--- Stored data ---
=== Begin Enclosure ===
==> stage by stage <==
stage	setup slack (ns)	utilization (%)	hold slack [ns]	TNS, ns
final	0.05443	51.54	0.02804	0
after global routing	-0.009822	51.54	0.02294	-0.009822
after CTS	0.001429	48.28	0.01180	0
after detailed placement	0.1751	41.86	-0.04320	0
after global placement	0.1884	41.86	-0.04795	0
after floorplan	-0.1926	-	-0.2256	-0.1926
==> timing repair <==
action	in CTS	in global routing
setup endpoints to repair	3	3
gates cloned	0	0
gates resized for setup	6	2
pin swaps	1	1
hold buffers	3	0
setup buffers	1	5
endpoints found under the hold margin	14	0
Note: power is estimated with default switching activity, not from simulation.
=== End Enclosure ===
--- Instructions to follow ---
Restate the whole set of entries exactly.

--- Finished task ---
==> stage by stage <==
stage	setup slack (ns)	utilization (%)	hold slack [ns]	TNS, ns
final	0.05443	51.54	0.02804	0
after global routing	-0.009822	51.54	0.02294	-0.009822
after CTS	0.001429	48.28	0.01180	0
after detailed placement	0.1751	41.86	-0.04320	0
after global placement	0.1884	41.86	-0.04795	0
after floorplan	-0.1926	-	-0.2256	-0.1926
==> timing repair <==
action	in CTS	in global routing
setup endpoints to repair	3	3
gates cloned	0	0
gates resized for setup	6	2
pin swaps	1	1
hold buffers	3	0
setup buffers	1	5
endpoints found under the hold margin	14	0
Note: power is estimated with default switching activity, not from simulation.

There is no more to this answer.